E se pensava a lei? Se ha rivisto in me la piccola ragazza di cui si era innamorato? Chi mi da la certezza che davvero non si stiano vedendo più?

La verità è che non so nulla sul suo conto, mi sono lasciata trascinare dal momento, dalla passione carnale.

Disprezzo me stessa per aver ceduto con così poca razionalità.
Non credo di poter vincere una battaglia già persa in partenza.

“Aria puoi fare una doccia anche
tu se.. “ irrompe nella stanza lasciando la frase a metà quando mi trova seduta a terra con la schiena sulla parete.

Capisce immediatamente ciò che mi affligge e si inginocchia silenzioso davanti a me, rivolgendo lo sguardo alle mie spalle “ lei era fra noi?” domando speranzosa che legga tra le righe ciò che in realtà gli sto chiedendo

“sincerità” affermo categorica, chiude gli occhi sospirando rumorosamente, mi basta questo per capire che i miei pensieri erano sensati,

accascia le spalle rassegnato “l’hai rivista?” “una volta” si vergogna per ciò che ha confessato da come pronuncia quelle parole, troppo piano per essere reali, un bisbiglio quasi inudibile.

Il dolore mi attanaglia la gola, come un macigno fermo sullo stomaco, una lama lacera il mio cuore e tutto si dissolve.

Ed era proprio a questo che non volevo arrivare, proprio questo ho tentato con tutte le mie forze di evitare. Non ci sono riuscita.
Non mi sono sforzata abbastanza per non permettere di sentirmi così ferita.

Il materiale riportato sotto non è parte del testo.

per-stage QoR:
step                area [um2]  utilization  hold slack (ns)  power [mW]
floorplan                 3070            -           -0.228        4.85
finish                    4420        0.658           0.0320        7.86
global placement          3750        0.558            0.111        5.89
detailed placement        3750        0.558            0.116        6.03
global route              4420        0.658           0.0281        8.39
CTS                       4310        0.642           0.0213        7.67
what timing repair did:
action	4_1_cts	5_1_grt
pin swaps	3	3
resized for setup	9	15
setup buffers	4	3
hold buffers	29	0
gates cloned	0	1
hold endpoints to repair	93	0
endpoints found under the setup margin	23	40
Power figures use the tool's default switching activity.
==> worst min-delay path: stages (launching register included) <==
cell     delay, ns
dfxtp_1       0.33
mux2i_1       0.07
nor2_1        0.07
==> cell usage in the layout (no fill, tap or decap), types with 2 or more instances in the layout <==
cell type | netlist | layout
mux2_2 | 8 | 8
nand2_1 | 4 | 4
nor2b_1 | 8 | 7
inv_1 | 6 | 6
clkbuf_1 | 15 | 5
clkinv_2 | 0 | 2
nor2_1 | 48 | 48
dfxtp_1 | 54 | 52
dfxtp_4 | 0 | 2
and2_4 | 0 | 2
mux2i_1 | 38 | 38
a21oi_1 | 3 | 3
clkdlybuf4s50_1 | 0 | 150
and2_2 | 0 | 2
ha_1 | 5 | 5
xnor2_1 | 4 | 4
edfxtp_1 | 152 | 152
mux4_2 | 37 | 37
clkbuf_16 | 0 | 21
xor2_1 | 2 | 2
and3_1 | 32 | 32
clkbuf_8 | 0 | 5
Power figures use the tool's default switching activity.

Mi blocca per le spalle stringendole con le mani “non ti sto usando devi credermi, solo che ogni tanto me la ricordi. Lo so che fa male, posso solo immaginarlo, ma ti prego lascia che piano piano sparisca per sempre” serro gli occhi per impedire alle lacrime di sgorgare, mi fa troppo male pensare che non era pienamente con me, che nei suoi pensieri entrava in punta di piedi l'immagine di un'altra donna.

Io che non piango mai difronte a nessuno. Che non ho mai scoperto così liberamente i miei sentimenti con le lacrime che, invece, sanno dimostrare.

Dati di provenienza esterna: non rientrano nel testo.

## config.mk

```make
export PLATFORM = sky130hd
export DESIGN_NAME = pool_window_sched
export DESIGN_NICKNAME = d
export VERILOG_FILES = /design/src/rtl/cnn_pkg.sv /design/src/rtl/pool_addr_gen.sv /design/src/rtl/pool_window_sched.sv
export SDC_FILE = /design/constraint.sdc
export NUM_CORES = 1
export LEC_CHECK = 0
export CORE_MARGIN = 4
export CORE_UTILIZATION = 41
export DETAILED_ROUTE_END_ITERATION = 8
export MAX_ROUTING_LAYER = met4
export PLACE_DENSITY = 0.77
export SLEW_MARGIN = 20
export SYNTH_ARGS = -nofsm -noshare
export SYNTH_HDL_FRONTEND = slang
export SYNTH_SLANG_ARGS = --single-unit
export TNS_END_PERCENT = 30
```

## constraint.sdc

```tcl
create_clock -name clk -period 2.65 [get_ports clk]
set_clock_uncertainty 0.2 [all_clocks]
set_input_delay 0.6625 -clock clk [delete_from_list [all_inputs] [get_ports clk]]
set_output_delay 0.6625 -clock clk [all_outputs]
set_load 0.005 [all_outputs]
```

## src/rtl/cnn_pkg.sv

```systemverilog
// cnn_pkg: shared datapath width, pixel type and pooling-scheduler state encoding
package cnn_pkg;
    localparam int DATA_W    = 16;
    localparam int WIN_BEATS = 4;
    typedef logic signed [DATA_W-1:0] pix_t;
    typedef enum logic [1:0] {ST_IDLE, ST_RUN, ST_DRAIN, ST_DONE} pool_state_e;
    localparam logic [1:0] S_IDLE  = ST_IDLE;
    localparam logic [1:0] S_RUN   = ST_RUN;
    localparam logic [1:0] S_DRAIN = ST_DRAIN;
    localparam logic [1:0] S_DONE  = ST_DONE;
endpackage

```

## src/rtl/pool_addr_gen.sv

```systemverilog
// pool_addr_gen: 2x2 window walker producing input-buffer read addresses
// ports: clk, reset; clear_i restarts at window (0,0); adv_i steps one beat;
//        rd_addr_o current read address; slot_o high on read beats (low on the bubble);
//        last_beat_o high on the 4th read beat of the final window
module pool_addr_gen
    import cnn_pkg::*;
#(
    parameter int FM_W   = 28,
    parameter int FM_H   = 28,
    parameter int ADDR_W = 10
) (
    input  logic              clk,
    input  logic              reset,
    input  logic              clear_i,
    input  logic              adv_i,
    output logic [ADDR_W-1:0] rd_addr_o,
    output logic              slot_o,
    output logic              last_beat_o
);
    localparam logic [2:0]        BUB      = 3'(WIN_BEATS);
    localparam logic [ADDR_W-1:0] FW       = ADDR_W'(FM_W);
    localparam logic [ADDR_W-1:0] ROW_STEP = ADDR_W'(2 * FM_W);
    localparam logic [ADDR_W-1:0] COL_LAST = ADDR_W'(FM_W / 2 - 1);
    localparam logic [ADDR_W-1:0] ROW_LAST = ADDR_W'(FM_H / 2 - 1);

    logic [2:0]        beat_q;
    logic [ADDR_W-1:0] col_q, row_q, rb_q;
    logic              bubble, end_col;

    assign bubble      = beat_q == BUB;
    assign end_col     = col_q == COL_LAST;
    assign slot_o      = !bubble;
    assign last_beat_o = beat_q == 3'(WIN_BEATS - 1) && end_col && row_q == ROW_LAST;
    // beat[0] selects the right column, beat[1] the lower row of the window
    assign rd_addr_o   = rb_q + (col_q << 1) + (beat_q[1] ? FW : '0) + ADDR_W'(beat_q[0]);

    always_ff @(posedge clk) begin
        if (reset || clear_i) begin
            beat_q <= '0;
            col_q  <= '0;
            row_q  <= '0;
            rb_q   <= '0;
        end else if (adv_i) begin
            beat_q <= bubble ? '0 : beat_q + 3'd1;
            if (bubble) begin
                col_q <= end_col ? '0 : col_q + 1'b1;
                row_q <= end_col ? row_q + 1'b1 : row_q;
                rb_q  <= end_col ? rb_q + ROW_STEP : rb_q;
            end
        end
    end
endmodule

```

## src/rtl/pool_window_sched.sv

```systemverilog
// pool_window_sched: sequencer feeding a 2x2 max-pool PE and writing pooled results
// ports: start/hold control, busy/done status; rd_* input-buffer read port;
//        pe_* drive and capture of the PE; wr_* output-buffer write port;
//        win_count (only with POOL_SCHED_STATS_EN) counts writes of the current/last pass
module pool_window_sched
    import cnn_pkg::*;
#(
    parameter int FM_W   = 28,
    parameter int FM_H   = 28,
    parameter int ADDR_W = 10
) (
    input  logic                     clk,
    input  logic                     reset,
    input  logic                     start,
    input  logic                     hold,
    output logic                     busy,
    output logic                     done,
    output logic                     rd_en,
    output logic [ADDR_W-1:0]        rd_addr,
    input  logic signed [DATA_W-1:0] rd_data,
    output logic                     pe_start,
    output logic                     pe_enable,
    output logic signed [DATA_W-1:0] pe_data,
    input  logic signed [DATA_W-1:0] pe_result,
    input  logic                     pe_flag,
    output logic                     wr_en,
    output logic [ADDR_W-1:0]        wr_addr,
    output logic signed [DATA_W-1:0] wr_data
`ifdef POOL_SCHED_STATS_EN
    ,
    output logic [15:0]              win_count
`endif
);
    if (FM_W * FM_H > (1 << ADDR_W)) begin : g_bad_size
        $error("pool_window_sched: FM_W*FM_H exceeds the ADDR_W address space");
    end

    logic [1:0]        state_q, state_d;
    logic [ADDR_W-1:0] oidx_q, oidx_d;
    logic              pe_en_q, accept, adv, slot, last_beat;

    assign accept    = state_q == S_IDLE && start;
    assign adv       = state_q == S_RUN && !hold;
    assign rd_en     = adv && slot;
    assign busy      = state_q != S_IDLE;
    assign done      = state_q == S_DONE;
    assign pe_start  = state_q == S_RUN || state_q == S_DRAIN;
    assign pe_enable = pe_en_q;
    // zero outside enabled beats so the PE reloads its max with 0 on the flag cycle
    assign pe_data   = pe_en_q ? rd_data : '0;
    assign wr_en     = pe_flag && pe_start;
    assign wr_data   = wr_en ? pe_result : '0;
    assign wr_addr   = oidx_q;

    always_comb begin
        state_d = accept ? S_RUN
                : (rd_en && last_beat) ? S_DRAIN
                : (state_q == S_DRAIN && pe_flag) ? S_DONE
                : done ? S_IDLE : state_q;
        oidx_d  = done ? '0 : wr_en ? oidx_q + 1'b1 : oidx_q;
    end

    always_ff @(posedge clk) begin
        if (reset) begin
            state_q <= S_IDLE;
            oidx_q  <= '0;
            pe_en_q <= 1'b0;
        end else begin
            state_q <= state_d;
            oidx_q  <= oidx_d;
            pe_en_q <= rd_en;
        end
    end

    pool_addr_gen #(.FM_W(FM_W), .FM_H(FM_H), .ADDR_W(ADDR_W)) u_addr (
        .clk         (clk),
        .reset       (reset),
        .clear_i     (rd_en && last_beat),
        .adv_i       (adv),
        .rd_addr_o   (rd_addr),
        .slot_o      (slot),
        .last_beat_o (last_beat)
    );

`ifdef POOL_SCHED_STATS_EN
    logic [15:0] win_q, win_d;
    assign win_d     = accept ? '0 : (wr_en && win_q != 16'hFFFF) ? win_q + 16'd1 : win_q;
    assign win_count = win_q;
    always_ff @(posedge clk) win_q <= reset ? '0 : win_d;
`endif
endmodule

```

Sono combattuta come mai prima: vorrei restare per paura che tutto questo possa tramontate o scappare per la presenza che annebbia il suo presente.

Stordita da questa rivelazione mi alzo senza dire una parola, raccolgo i vestiti in giro per la stanza con i suoi occhi che seguono i miei movimenti.

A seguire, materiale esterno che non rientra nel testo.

<file path="config.mk">
export PLATFORM = sky130hd
export DESIGN_NAME = demux_1x8_using_1x2
export DESIGN_NICKNAME = d
export VERILOG_FILES = /design/src/rtl/demux_pkg.sv /design/src/rtl/demux_1x2.sv /design/src/rtl/demux_1x8_using_1x2.sv
export SDC_FILE = /design/constraint.sdc
export NUM_CORES = 1
export LEC_CHECK = 0
export CAP_MARGIN = 20
export CORE_AREA = 5 5 42 44
export CTS_CLUSTER_SIZE = 40
export DETAILED_ROUTE_END_ITERATION = 6
export DIE_AREA = 0 0 47 49
export PLACE_DENSITY_LB_ADDON = 0.12
export SKIP_CTS_REPAIR_TIMING = 1
export SKIP_LAST_GASP = 1
export SYNTH_ARGS = -nofsm -noshare
export SYNTH_HDL_FRONTEND = slang
export SYNTH_SLANG_ARGS = --single-unit
</file>
<file path="constraint.sdc">
create_clock -name clk -period 0.8 [get_ports clk]
set_input_delay 0.12 -clock clk [delete_from_list [all_inputs] [get_ports clk]]
set_output_delay 0.12 -clock clk [all_outputs]
set_load 0.01 [all_outputs]
</file>
<file path="src/rtl/demux_pkg.sv">
// rtl/demux_pkg.sv - shared widths and select type for the 1-to-8 demux
package demux_pkg;

  localparam int DEMUX_SEL_W = 3;
  localparam int DEMUX_N_OUT = 8;

  typedef logic [DEMUX_SEL_W-1:0] demux_sel_t;

endpackage

</file>
<file path="src/rtl/demux_1x2.sv">
// rtl/demux_1x2.sv - combinational 1-to-2 demux stage used as a tree node
module demux_1x2 (
  input  logic d,
  input  logic s,
  output logic a,
  output logic b
);

  assign a = d & ~s;
  assign b = d & s;

endmodule

</file>
<file path="src/rtl/demux_1x8_using_1x2.sv">
// rtl/demux_1x8_using_1x2.sv - registered 1-to-8 demux built from a tree of seven 1-to-2 stages
// Optional input register stage enabled by DEMUX_1X8_INPUT_REG_EN (adds one clock of latency).
module demux_1x8_using_1x2
  import demux_pkg::*;
(
  input  logic       clk,
  input  logic       rst,
  input  logic       I,
  input  demux_sel_t sel,
  output logic       y0,
  output logic       y1,
  output logic       y2,
  output logic       y3,
  output logic       y4,
  output logic       y5,
  output logic       y6,
  output logic       y7
);

  logic                   data_in;
  demux_sel_t             sel_in;
  logic                   half_lo, half_hi;
  logic [3:0]             quarter;
  logic [DEMUX_N_OUT-1:0] y_next;
  logic [DEMUX_N_OUT-1:0] y_q;

`ifdef DEMUX_1X8_INPUT_REG_EN
  logic       data_q;
  demux_sel_t sel_q;

  always_ff @(posedge clk or posedge rst) begin
    if (rst) begin
      data_q <= 1'b0;
      sel_q  <= '0;
    end else begin
      data_q <= I;
      sel_q  <= sel;
    end
  end

  assign data_in = data_q;
  assign sel_in  = sel_q;
`else
  assign data_in = I;
  assign sel_in  = sel;
`endif

  // Level 1 picks the half on sel[2], level 2 the quarter on sel[1], level 3 the leaf on sel[0].
  demux_1x2 u_l1   (.d(data_in),    .s(sel_in[2]), .a(half_lo),    .b(half_hi));

  demux_1x2 u_l2_0 (.d(half_lo),    .s(sel_in[1]), .a(quarter[0]), .b(quarter[1]));
  demux_1x2 u_l2_1 (.d(half_hi),    .s(sel_in[1]), .a(quarter[2]), .b(quarter[3]));

  demux_1x2 u_l3_0 (.d(quarter[0]), .s(sel_in[0]), .a(y_next[0]),  .b(y_next[1]));
  demux_1x2 u_l3_1 (.d(quarter[1]), .s(sel_in[0]), .a(y_next[2]),  .b(y_next[3]));
  demux_1x2 u_l3_2 (.d(quarter[2]), .s(sel_in[0]), .a(y_next[4]),  .b(y_next[5]));
  demux_1x2 u_l3_3 (.d(quarter[3]), .s(sel_in[0]), .a(y_next[6]),  .b(y_next[7]));

  // All eight outputs update together, so a select hop never shows two highs.
  always_ff @(posedge clk or posedge rst) begin
    if (rst) begin
      y_q <= '0;
    end else begin
      y_q <= y_next;
    end
  end

  assign y0 = y_q[0];
  assign y1 = y_q[1];
  assign y2 = y_q[2];
  assign y3 = y_q[3];
  assign y4 = y_q[4];
  assign y5 = y_q[5];
  assign y6 = y_q[6];
  assign y7 = y_q[7];

endmodule

</file>
### Yosys cells after proc, flatten, opt, wreduce, memory -nomap -nowiden

Index checks and enable logic that the tools add are counted.

* bits of input ports: 6
* register bits: 8
* output and inout port bits: 8
* word-level logic and storage cells: 18

* bitwise operators: 17

Operator list (number)
* 1-bit AND: 14
* 1-bit inverter: 3

### Longest topological paths before layout

Gate-level depths: netlist (run 1).

* word-level depth: 4
* gate-level depth with buffers: 1
* mapped depth without buffers: 1

### Modules after synthesis

From an unflattened synthesis (run 1), not the netlist that was laid out.

* cells, all modules: 23
* area, all modules: 317.8 µm²

By module, submodules not included
* demux_1x8_using_1x2: area each 203.9 µm², cells each 9, seq. area each 200.2 µm², times used 1
* demux_1x2: area each 16.3 µm², cells each 2, seq. area each 0.0 µm², times used 7

### Worst setup path before layout (run 1)

Ideal clock, no wire load.

* kind: register to output
* from: register y_q[0]
* to: output port y0
* slack: 0.304 ns
* required time: 0.680 ns
* arrival time: 0.376 ns
* path buffers: 0
* stages on the path, launching flop included: 1
* path through: dfrtp_1

RTL lines
* start: declaration: line demux_1x8_using_1x2.sv:25 `logic [DEMUX_N_OUT-1:0] y_q;`
* start signal: assignment: line demux_1x8_using_1x2.sv:64 `y_q <= y_next;`
* end: declaration: line demux_1x8_using_1x2.sv:10 `output logic y0,`

No word-level cell between the ends.

### Worst setup path in the final report (run 1)

* from: register y_q[3]
* to: output port y3

RTL lines
* end: declaration: line demux_1x8_using_1x2.sv:13 `output logic y3,`

No word-level cell between the ends.

==> results of run 1 <==
==> placed cells by master (no fill, tap or decap) <==
cell type        instances
clkbuf_4                 3
and4_2                   1
and4b_2                  2
and4bb_1                 2
clkbuf_2                 7
dfrtp_1                  8
buf_6                    1
clkdlybuf4s50_1          2
nor4b_2                  1
inv_1                    1
and4b_1                  1
and4bb_2                 1
dlymetal6s2s_1           3
==> report_power, final <==
part	switching (mW)	internal [mW]
registers	0.00261	0.416
clock network	0.118	0.170
logic	0.0363	0.0415
==> layer usage <==
metal | GRT usage [%] | vias up
li1 | - | 99
met1 | 7.00 | 98
met2 | 7.01 | 14
met3 | 4.80 | 2
met4 | 8.29 | 0
met5 | 0 | -
==> layout make-up <==
| type | count | share of cell area (%) |
|---|---|---|
| Inverter | 1 | 0.843 |
| Sequential cell | 8 | 44.9 |
| Clock buffer | 3 | 5.06 |
| Timing Repair Buffer | 13 | 23.3 |
| Tap cell | 16 | 4.49 |
| Multi-Input combinational cell | 8 | 21.3 |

Mi sistemo senza curarmi di non avere le mutandine e quasi non mi rendo conto di avere il viso rigato da lacrime nere per via del mascara.

Mi guarda con un'espressione triste “non andare. Non sei la prima donna oltre Gabriela, con le altre sapevo che sarebbe stata l'avventura di una notte. Con te è diverso credimi e tutto questo mi confonde” il suo tono angosciato cattura la mia attenzione, ma la rabbia prende il sopravvento

“non andare? Mi chiedi di non andare. Cosa cazzo dovrei fare secondo te eh!? Dovevi dirmi tutto prima, prima che succedesse questo” enfatizzo gesticolando ritmicamente “ti avevo detto che non sarebbe stato facile, non è colpa mia se mi cerca continuamente”  “abbiamo corso troppo, bruciando tutto così” schiocco le dita alludendo

“Un rapporto senza sincerità è già destinato a morire. Com'è che avevi detto? Il nostro rapporto è più da fratello e sorella” sorrido tristemente "non credo di essere pronta a convivere con la consapevolezza di non essere l'unica” svelo più a me stessa credo che a lui, o forse me ne convinco.

Gli occhi sono ridotti a due fessure, la durezza delle mie parole hanno centrato il bersaglio mentre con entrambe le mani si scompiglia i capelli “io.. io.. non ci sono andato a letto” balbetta nel venirmi incontro 

“schiarisciti le idee” dico prima di uscire da quella stanza, da quella casa.

Mi scaravento giù per le scale barcollando per i tacchi, spalanco di fronte a me il portone e prendo lunghi respiri liberatori.

Mi reggo con un braccio al  lampione e con l'altro mi asciugo le lacrime che non vogliono finire di sgorgare.

Alcuni passanti mi guardano acciglianti ed è come se percepissero che non indosso l'intimo, come se mi leggessero dentro.

Mi sento così nuda, vulnerabile, fragile, offesa e spoglia.